::: Input

<file path="config.mk">
export PLATFORM = sky130hd
export DESIGN_NAME = rectangle_fill_address_generator
export DESIGN_NICKNAME = d
export VERILOG_FILES = /design/src/sv/rfag_pkg.sv /design/src/sv/rfag_step.sv /design/src/sv/rfag_offset.sv /design/src/sv/rectangle_fill_address_generator.sv
export SDC_FILE = /design/constraint.sdc
export NUM_CORES = 1
export LEC_CHECK = 0
export BUFFER_PORTS_ARGS = -buffer_cell sky130_fd_sc_hd__buf_2
export CORE_ASPECT_RATIO = 1.2
export CORE_MARGIN = 8
export CORE_UTILIZATION = 50
export DETAILED_ROUTE_END_ITERATION = 12
export GPL_TIMING_DRIVEN = 0
export PLACE_DENSITY = 0.68
export SKIP_LAST_GASP = 1
export SLEW_MARGIN = 20
export SYNTH_ARGS = -nofsm -noshare
export SYNTH_HDL_FRONTEND = slang
export SYNTH_SLANG_ARGS = --single-unit
export TNS_END_PERCENT = 20
</file>
<file path="constraint.sdc">
create_clock -name clk_i -period 20.1 [get_ports clk_i]
set_input_delay 3.015 -clock clk_i [delete_from_list [all_inputs] [get_ports clk_i]]
set_output_delay 3.015 -clock clk_i [all_outputs]
set_load 0.02 [all_outputs]
</file>
<file path="src/sv/rfag_pkg.sv">
`default_nettype none

package rfag_pkg;

  localparam int CoordW   = 13;
  localparam int DimW     = 13;
  localparam int OrgW     = 12;
  localparam int PosW     = 14;
  localparam int CalcW    = 15;
  localparam int ColorW   = 16;
  localparam int OffW     = 26;
  localparam int ScreenW  = 13;
  localparam int LineW    = 15;
  localparam int PixBitsW = 6;
  localparam int CfgIdxW  = 2;
  localparam int CfgDataW = 15;

  // bits per byte is 2**ByteShift
  localparam int ByteShift = 3;
  localparam int RowProdW  = PosW + LineW;
  localparam int ColProdW  = PosW + PixBitsW;

  localparam int InFieldsW = 4 * CoordW + ColorW;
  localparam int InDataW   = ((InFieldsW + 7) / 8) * 8;
  localparam int OutFieldsW = OffW + ColorW;
  localparam int OutDataW   = ((OutFieldsW + 7) / 8) * 8;

  typedef enum logic {
    OpStart = 1'b0,
    OpTick  = 1'b1
  } opcode_e;

  typedef enum logic [CfgIdxW-1:0] {
    CfgScreenCols = 2'd0,
    CfgScreenRows = 2'd1,
    CfgLineBytes  = 2'd2,
    CfgPixelBits  = 2'd3
  } cfg_idx_e;

  typedef struct packed {
    logic [ScreenW-1:0]  screen_columns;
    logic [ScreenW-1:0]  screen_rows;
    logic [LineW-1:0]    line_bytes;
    logic [PixBitsW-1:0] pixel_bits;
  } cfg_t;

  // one stepped item, coordinates zero when no pixel is written
  typedef struct packed {
    logic              valid;
    logic              last;
    logic              rej;
    logic [PosW-1:0]   col;
    logic [PosW-1:0]   row;
    logic [ColorW-1:0] color;
  } pix_t;

endpackage

`default_nettype wire

</file>
<file path="src/sv/rfag_step.sv">
`default_nettype none

module rfag_step (
  input  wire logic                           clk_i,
  input  wire logic                           rst_ni,
  input  wire rfag_pkg::cfg_t                 cfg_i,
  input  wire logic                           in_valid_i,
  output logic                                in_ready_o,
  input  wire logic                           opcode_i,
  input  wire logic [rfag_pkg::CoordW-1:0]    corner_x_i,
  input  wire logic [rfag_pkg::CoordW-1:0]    corner_y_i,
  input  wire logic [rfag_pkg::DimW-1:0]      rect_width_i,
  input  wire logic [rfag_pkg::DimW-1:0]      rect_height_i,
  input  wire logic [rfag_pkg::ColorW-1:0]    fill_color_i,
  output logic                                out_valid_o,
  input  wire logic                           out_ready_i,
  output rfag_pkg::pix_t                      pix_o
);

  localparam int CalcW = rfag_pkg::CalcW;

  logic                          busy_q, busy_d;
  logic [rfag_pkg::OrgW-1:0]     org_col_q, org_col_d;
  logic [rfag_pkg::OrgW-1:0]     org_row_q, org_row_d;
  logic [rfag_pkg::DimW-1:0]     span_cols_q, span_cols_d;
  logic [rfag_pkg::DimW-1:0]     span_rows_q, span_rows_d;
  logic [rfag_pkg::DimW-1:0]     step_col_q, step_col_d;
  logic [rfag_pkg::DimW-1:0]     step_row_q, step_row_d;
  logic [rfag_pkg::ColorW-1:0]   color_q, color_d;
  logic                          s1_v_q, s1_v_d;
  rfag_pkg::pix_t                pix_q, pix_d;

  logic                          acc;
  logic signed [CalcW-1:0]       x_in, y_in, x_pos, y_pos, x_lim, y_lim, w_s, h_s, x_cl, y_cl;
  logic [rfag_pkg::DimW-1:0]     col_inc, row_inc;

  assign in_ready_o = !s1_v_q || out_ready_i;
  assign acc        = in_valid_i && in_ready_o;

  // corner clamp
  always_comb begin
    x_in  = CalcW'($signed(corner_x_i));
    y_in  = CalcW'($signed(corner_y_i));
    w_s   = $signed({2'b00, rect_width_i});
    h_s   = $signed({2'b00, rect_height_i});
    x_pos = x_in[CalcW-1] ? '0 : x_in;
    y_pos = y_in[CalcW-1] ? '0 : y_in;
    x_lim = $signed({2'b00, cfg_i.screen_columns}) - CalcW'(1);
    y_lim = $signed({2'b00, cfg_i.screen_rows}) - CalcW'(1);
    x_cl  = (x_pos + w_s > x_lim) ? x_lim - w_s : x_pos;
    y_cl  = (y_pos + h_s > y_lim) ? y_lim - h_s : y_pos;
  end

  assign col_inc = step_col_q + rfag_pkg::DimW'(1);
  assign row_inc = step_row_q + rfag_pkg::DimW'(1);

  always_comb begin
    busy_d      = busy_q;
    org_col_d   = org_col_q;
    org_row_d   = org_row_q;
    span_cols_d = span_cols_q;
    span_rows_d = span_rows_q;
    step_col_d  = step_col_q;
    step_row_d  = step_row_q;
    color_d     = color_q;
    pix_d       = '0;
    if (acc) begin
      unique case (rfag_pkg::opcode_e'(opcode_i))
        rfag_pkg::OpStart: begin
          busy_d = 1'b0;
          if (x_cl[CalcW-1] || y_cl[CalcW-1]) begin
            pix_d.rej = 1'b1;
          end else begin
            org_col_d   = x_cl[rfag_pkg::OrgW-1:0];
            org_row_d   = y_cl[rfag_pkg::OrgW-1:0];
            span_cols_d = rect_width_i;
            span_rows_d = rect_height_i;
            step_col_d  = '0;
            step_row_d  = '0;
            color_d     = fill_color_i;
            busy_d      = (rect_width_i != '0) && (rect_height_i != '0);
          end
        end
        rfag_pkg::OpTick: begin
          if (busy_q) begin
            pix_d.valid = 1'b1;
            pix_d.col   = {2'b00, org_col_q} + {1'b0, step_col_q};
            pix_d.row   = {2'b00, org_row_q} + {1'b0, step_row_q};
            pix_d.color = color_q;
            step_col_d  = col_inc;
            if (col_inc >= span_cols_q) begin
              step_col_d = '0;
              step_row_d = row_inc;
              if (row_inc >= span_rows_q) begin
                busy_d     = 1'b0;
                pix_d.last = 1'b1;
              end
            end
          end
        end
        default: ;
      endcase
    end
  end

  always_comb begin
    s1_v_d = s1_v_q;
    if (in_ready_o) begin
      s1_v_d = in_valid_i;
    end
  end

  always_ff @(posedge clk_i or negedge rst_ni) begin
    if (!rst_ni) begin
      busy_q      <= 1'b0;
      org_col_q   <= '0;
      org_row_q   <= '0;
      span_cols_q <= '0;
      span_rows_q <= '0;
      step_col_q  <= '0;
      step_row_q  <= '0;
      color_q     <= '0;
      s1_v_q      <= 1'b0;
    end else begin
      busy_q      <= busy_d;
      org_col_q   <= org_col_d;
      org_row_q   <= org_row_d;
      span_cols_q <= span_cols_d;
      span_rows_q <= span_rows_d;
      step_col_q  <= step_col_d;
      step_row_q  <= step_row_d;
      color_q     <= color_d;
      s1_v_q      <= s1_v_d;
    end
  end

  always_ff @(posedge clk_i) begin
    if (acc) begin
      pix_q <= pix_d;
    end
  end

  assign out_valid_o = s1_v_q;
  assign pix_o       = pix_q;

  a_last_is_pixel: assert property (@(posedge clk_i) disable iff (!rst_ni)
    (s1_v_q && pix_q.last) |-> pix_q.valid)
    else $error("last mark on a non-pixel item");

  a_rej_no_pixel: assert property (@(posedge clk_i) disable iff (!rst_ni)
    (s1_v_q && pix_q.rej) |-> !pix_q.valid && !busy_q)
    else $error("rejected start left a pixel or a busy engine");

  a_idle_tick: assert property (@(posedge clk_i) disable iff (!rst_ni)
    (acc && opcode_i == rfag_pkg::OpTick && !busy_q) |=> (s1_v_q && pix_q == '0))
    else $error("idle tick produced a nonzero result");

  a_busy_drop: assert property (@(posedge clk_i) disable iff (!rst_ni)
    $fell(busy_q) |-> ($past(acc && opcode_i == rfag_pkg::OpStart) || pix_q.last))
    else $error("engine went idle without last pixel or new start");

endmodule

`default_nettype wire

</file>
<file path="src/sv/rfag_offset.sv">
`default_nettype none

module rfag_offset (
  input  wire logic                          clk_i,
  input  wire logic                          rst_ni,
  input  wire rfag_pkg::cfg_t                cfg_i,
  input  wire logic                          in_valid_i,
  output logic                               in_ready_o,
  input  wire rfag_pkg::pix_t                pix_i,
  output logic                               out_valid_o,
  input  wire logic                          out_ready_i,
  output logic                               pixel_valid_o,
  output logic [rfag_pkg::OffW-1:0]          byte_offset_o,
  output logic [rfag_pkg::ColorW-1:0]        pixel_color_o,
  output logic                               last_pixel_o,
  output logic                               rejected_o
);

  localparam int OffW = rfag_pkg::OffW;
  localparam int ColTermW = rfag_pkg::ColProdW - rfag_pkg::ByteShift;

  logic                             out_v_q, out_v_d;
  logic                             acc;
  logic [rfag_pkg::RowProdW-1:0]    row_prod;
  logic [rfag_pkg::ColProdW-1:0]    col_prod;
  logic [OffW-1:0]                  offset_d;
  logic [OffW-1:0]                  offset_q;
  logic [rfag_pkg::ColorW-1:0]      color_q;
  logic                             valid_q, last_q, rej_q;

  assign in_ready_o = !out_v_q || out_ready_i;
  assign acc        = in_valid_i && in_ready_o;

  assign row_prod = rfag_pkg::RowProdW'(pix_i.row) * rfag_pkg::RowProdW'(cfg_i.line_bytes);
  assign col_prod = rfag_pkg::ColProdW'(pix_i.col) * rfag_pkg::ColProdW'(cfg_i.pixel_bits);
  assign offset_d = row_prod[OffW-1:0]
                  + {{(OffW-ColTermW){1'b0}}, col_prod[rfag_pkg::ColProdW-1:rfag_pkg::ByteShift]};

  always_comb begin
    out_v_d = out_v_q;
    if (in_ready_o) begin
      out_v_d = in_valid_i;
    end
  end

  always_ff @(posedge clk_i or negedge rst_ni) begin
    if (!rst_ni) begin
      out_v_q <= 1'b0;
    end else begin
      out_v_q <= out_v_d;
    end
  end

  always_ff @(posedge clk_i) begin
    if (acc) begin
      offset_q <= offset_d;
      color_q  <= pix_i.color;
      valid_q  <= pix_i.valid;
      last_q   <= pix_i.last;
      rej_q    <= pix_i.rej;
    end
  end

  assign out_valid_o   = out_v_q;
  assign pixel_valid_o = valid_q;
  assign byte_offset_o = offset_q;
  assign pixel_color_o = color_q;
  assign last_pixel_o  = last_q;
  assign rejected_o    = rej_q;

endmodule

`default_nettype wire

</file>
<file path="src/sv/rectangle_fill_address_generator.sv">
// Rectangle fill address generator. A start (tuser = 0) clamps the corner to
// the screen and arms the engine or, if still negative, is rejected; a tick
// (tuser = 1) to an armed engine gives one pixel write, row by row, left to
// right, with framebuffer byte offset, color and last mark. Each input gives
// exactly one output transfer, one item per clock unless the output stalls,
// via step stage (clamp, row/column counters) then offset stage (row times
// line bytes plus scaled column). Registers must be written through the cfg
// port only while no items are in flight; the block does not enforce this.
`default_nettype none

module rectangle_fill_address_generator (
  input  wire logic                               clk_i,
  input  wire logic                               rst_ni,
  input  wire logic                               cfg_valid_i,
  output logic                                    cfg_ready_o,
  input  wire logic [rfag_pkg::CfgIdxW-1:0]       cfg_addr_i,
  input  wire logic [rfag_pkg::CfgDataW-1:0]      cfg_data_i,
  input  wire logic                               s_tvalid_i,
  output logic                                    s_tready_o,
  // corner_x, corner_y, rect_width, rect_height, fill_color, zero pad
  input  wire logic [rfag_pkg::InDataW-1:0]       s_tdata_i,
  // opcode
  input  wire logic                               s_tuser_i,
  output logic                                    m_tvalid_o,
  input  wire logic                               m_tready_i,
  // byte_offset, pixel_color, zero pad
  output logic [rfag_pkg::OutDataW-1:0]           m_tdata_o,
  // pixel_valid, rejected
  output logic [1:0]                              m_tuser_o,
  // last_pixel
  output logic                                    m_tlast_o
);

  localparam int CoordW = rfag_pkg::CoordW;
  localparam int ColorW = rfag_pkg::ColorW;
  localparam int OffW   = rfag_pkg::OffW;

  rfag_pkg::cfg_t cfg_q, cfg_d;
  rfag_pkg::pix_t pix;
  logic           s1_valid, s1_ready;
  logic           pixel_valid, last_pixel, rejected;
  logic [OffW-1:0]   byte_offset;
  logic [ColorW-1:0] pixel_color;

  assign cfg_ready_o = 1'b1;

  always_comb begin
    cfg_d = cfg_q;
    if (cfg_valid_i) begin
      unique case (rfag_pkg::cfg_idx_e'(cfg_addr_i))
        rfag_pkg::CfgScreenCols: cfg_d.screen_columns = cfg_data_i[rfag_pkg::ScreenW-1:0];
        rfag_pkg::CfgScreenRows: cfg_d.screen_rows    = cfg_data_i[rfag_pkg::ScreenW-1:0];
        rfag_pkg::CfgLineBytes:  cfg_d.line_bytes     = cfg_data_i[rfag_pkg::LineW-1:0];
        rfag_pkg::CfgPixelBits:  cfg_d.pixel_bits     = cfg_data_i[rfag_pkg::PixBitsW-1:0];
        default: ;
      endcase
    end
  end

  always_ff @(posedge clk_i or negedge rst_ni) begin
    if (!rst_ni) begin
      cfg_q.screen_columns <= rfag_pkg::ScreenW'(640);
      cfg_q.screen_rows    <= rfag_pkg::ScreenW'(480);
      cfg_q.line_bytes     <= rfag_pkg::LineW'(1280);
      cfg_q.pixel_bits     <= rfag_pkg::PixBitsW'(16);
    end else begin
      cfg_q <= cfg_d;
    end
  end

  rfag_step u_step (
    .clk_i         (clk_i),
    .rst_ni        (rst_ni),
    .cfg_i         (cfg_q),
    .in_valid_i    (s_tvalid_i),
    .in_ready_o    (s_tready_o),
    .opcode_i      (s_tuser_i),
    .corner_x_i    (s_tdata_i[CoordW-1:0]),
    .corner_y_i    (s_tdata_i[2*CoordW-1:CoordW]),
    .rect_width_i  (s_tdata_i[3*CoordW-1:2*CoordW]),
    .rect_height_i (s_tdata_i[4*CoordW-1:3*CoordW]),
    .fill_color_i  (s_tdata_i[4*CoordW+ColorW-1:4*CoordW]),
    .out_valid_o   (s1_valid),
    .out_ready_i   (s1_ready),
    .pix_o         (pix)
  );

  rfag_offset u_offset (
    .clk_i         (clk_i),
    .rst_ni        (rst_ni),
    .cfg_i         (cfg_q),
    .in_valid_i    (s1_valid),
    .in_ready_o    (s1_ready),
    .pix_i         (pix),
    .out_valid_o   (m_tvalid_o),
    .out_ready_i   (m_tready_i),
    .pixel_valid_o (pixel_valid),
    .byte_offset_o (byte_offset),
    .pixel_color_o (pixel_color),
    .last_pixel_o  (last_pixel),
    .rejected_o    (rejected)
  );

  assign m_tdata_o = {{(rfag_pkg::OutDataW-rfag_pkg::OutFieldsW){1'b0}}, pixel_color, byte_offset};
  assign m_tuser_o = {rejected, pixel_valid};
  assign m_tlast_o = last_pixel;

endmodule

`default_nettype wire

</file>
==> metrics.yaml, run 1 <==
status: "complete, no violations"
synthFlopType: "dfrtp_1"
yosysTopAreaCellShare_pct: 19.07
synth_cell_type_count: 71
grt_pass1_wl_um: 97280
syn_area_um2: 23410
cts_buffer_depth: 3
cp_max_fo: 10
cts.clk_slew.worst_paths_ns: 0.07
max_clock_freq_mhz: 95.46
vias: 17780
fin_crit_sh_pct: 52.11
setup.worst_path.start_class: "flip-flop"
yosysWarnings: 0
crit_path_end_kind: "flip-flop"
drt_first_pass_iters: 5
hold_path_class: "reg -> reg"
post_route_cells_drive_above_1_share_pct: 10.64
yosysSeqAreaShare_pct: 27.03
place_hpwl_um: 49640
cts_inserted_buffers: 26
cts_tree: "done"
synthTopCellsByArea: "fa_1 (19%), dfrtp_1 (14%), ha_1 (13%), edfxtp_1 (12%), inv_1 (6.1%)"
clock_latency_ns: 0.57
cts_hold_buf: 0
fin_nets: 3211
setup_viol: 0
drt_iter0_drc: 1067
grt_max_degree: 101
avgRoutedWirePerCell_um: 18.21
rows: 87
worst_slew_pin_slew_ns: 1.018
crit_arrival_ns: 10.79
seq_area_um2: 6327
io_pins: 149
vias_per_cell: 5.387
root_buffer: "clkbuf_16"
yosysTopAreaCell: "fa_1"
grt_use_total_pct: 22.59
h-tree-depth: 1
fin_setup_tns_ns: 0
fp.dieH_um: 253.0
synth_common_cells: "inv_1 (379), nand2_1 (316), ha_1 (235), fa_1 (223), and2_1 (139)"
cts_setup_buffers: 0
area_growth_pct: 10.29
ys_seq_elements: 234
drv_slew: 0
gp_congestion: 0.9802
synthCells: 2485
n_fill_cell: 4201
antenna_left: 0
initial_core_util_pct: 50.25
cpMaxStageDelayCell: "dfstp_2"
port-buffer-count: 137
syn_avg_cell_area_um2: 9.421
ctsResizeCount: 0
rsz0062_at_grt: "no"
relSlewSlack_pct: 31.39
core_um2: 46590
antenna_cells: 0
finalWirelength_um: 60100
die_w_um: 213.5
crit_required_ns: 20.42
synth_edf_count: 92
grt_overflow: 0
synthArstFlopShare_pct: 60.68
dieArea_um2: 54030
hold_violations: 0
max_cap_violations: 0
multi_input_area_um2: 15340
min_period_ns: 10.48
crit_top_cell: "fa_1"
yosysMostFrequentCell: "inv_1"
clock_sink_count: 234
final.setup_skew_ns: 0.03379
crit_type: "reg -> reg"
first_global_vias: 18750
crit_path_max_incr_delay_ns: 0.59
drc: 0
antenna_found_initial: 2
state kept, by name (all words and copies together), names as in the netlist:
name / count
cfg_q: 47
u_step.pix_o: 47
u_offset.byte_offset_o: 26
u_offset.pixel_color_o: 16
u_step.color_q: 16
u_step.span_cols_q: 13
u_step.span_rows_q: 13
u_step.step_col_q: 13
u_step.step_row_q: 13
u_step.org_col_q: 12
u_step.org_row_q: 12
u_offset.last_pixel_o: 1
u_offset.out_valid_o: 1
u_offset.pixel_valid_o: 1
u_offset.rejected_o: 1
u_step.busy_q: 1
u_step.out_valid_o: 1
worst paths after layout:
path                                                 from                              endpoint  slack [ns]  cells after the start
max in group asynchronous                          rst_ni                 cfg_q[16]$_DFFE_PN1P_       16.92                      2
min reg2reg                u_step.pix_o[46]$_SDFFCE_PN0P_      u_offset.pixel_valid_o$_DFFE_PP_        0.41                      0
max reg2reg                          cfg_q[4]$_DFFE_PN1P_  u_offset.byte_offset_o[24]$_DFFE_PP_        9.62                     36
min in group asynchronous                          rst_ni        u_step.color_q[11]$_DFFE_PN0P_        2.36                      1
max                                  cfg_q[4]$_DFFE_PN1P_  u_offset.byte_offset_o[24]$_DFFE_PP_        9.62                     36
min                        u_step.pix_o[46]$_SDFFCE_PN0P_      u_offset.pixel_valid_o$_DFFE_PP_        0.41                      0
through the flow:
stage	cell area (µm²)	setup slack, ns	utilization [%]	hold WS (ns)	std cells
floorplan	23430	10.52	-	0.4003	2490
global placement	24890	9.672	53.43	0.4003	3250
detailed placement	24980	9.537	53.61	0.4056	3253
CTS	25820	9.525	55.42	0.4060	3301
global route	25820	8.999	55.42	0.4195	3301
finish	25820	9.625	55.42	0.4050	3301
layout by cell type, fill, tap and decap left out, types with 92 or more instances in the layout:
| cell | count |
|---|---|
| a21oi_1 | 120 |
| and2_1 | 138 |
| buf_2 | 146 |
| dfrtp_1 | 133 |
| edfxtp_1 | 92 |
| fa_1 | 223 |
| ha_1 | 235 |
| inv_1 | 378 |
| nand2_1 | 316 |
| o21ai_0 | 101 |
cells by family after synthesis:
logic type	count (synthesis)	share of synthesized area, %
mux	56	2.635
xor+xnor	132	4.938
simple gates	779	16.47
compound gates	368	9.722
flops	234	27.03
other cells	2	0.03208
fa+ha+maj	458	31.63
buf+inv	456	7.547
layer usage:
layer / vias up / share of wire (%) / track usage (%)
met5: - / 0.020 / 0
met4: 2 / 4.8 / 9.880
met3: 156 / 4.8 / 2.649
met2: 508 / 51 / 40.63
met1: 8628 / 40 / 26.75
li1: 8490 / - / -
critical path: cells and delay by family (launching register included):
family          cells  cell delay, ns
compound gates     12            3.09
buf+inv             7            0.64
simple gates        5            0.67
flops               1            0.59
fa+ha+maj          11            5.14
xor+xnor            1            0.09
cell type report:
cell class	count	area share, %
Inverter	380	5.525
Sequential cell	234	24.51
Buffer	76	1.318
Clock buffer	32	2.767
Tap cell	623	3.019
Clock inverter	16	0.4895
Timing Repair Buffer	140	2.956
Multi-Input combinational cell	1800	59.42
Power of run 1 is not shown: default switching activity piles up to over one toggle a cycle in this logic, so the estimate is an artifact.
==> inputs of run 2 (changes only) <==
--- a/config.mk
+++ b/config.mk
@@ -11,7 +11,7 @@
 export CORE_UTILIZATION = 50
 export DETAILED_ROUTE_END_ITERATION = 12
 export GPL_TIMING_DRIVEN = 0
-export PLACE_DENSITY = 0.68
+export PLACE_DENSITY = 0.7
 export SKIP_LAST_GASP = 1
 export SLEW_MARGIN = 20
 export SYNTH_ARGS = -nofsm -noshare
==> constraint.sdc (replaced) <==
create_clock -name clk_i -period 9.35 [get_ports clk_i]
set_input_delay 1.4025 -clock clk_i [delete_from_list [all_inputs] [get_ports clk_i]]
set_output_delay 1.4025 -clock clk_i [all_outputs]
set_load 0.02 [all_outputs]
==> run 2 against run 1 <==
Net effect:
- the flow now finishes with violations (setup timing)
- count of clock-buffer cells in the layout grew 3
- non-clock buffer count rose by 14
- critical path depth up 1
- clock skew is 0.010 ns lower
- setup slack worse by 9.8 ns
- via count up 1.3%
- hold slack improved by 0.014 ns
- flip-flop and latch count is the same
- design area rose by 1.3%
- utilization grew 0.72 points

::::::

--- What the task asks ---
Go through the entries above, and wherever a line holds the word "constraint", copy that line.

--- Result of this task ---
export SDC_FILE = /design/constraint.sdc
<file path="constraint.sdc">
==> constraint.sdc (replaced) <==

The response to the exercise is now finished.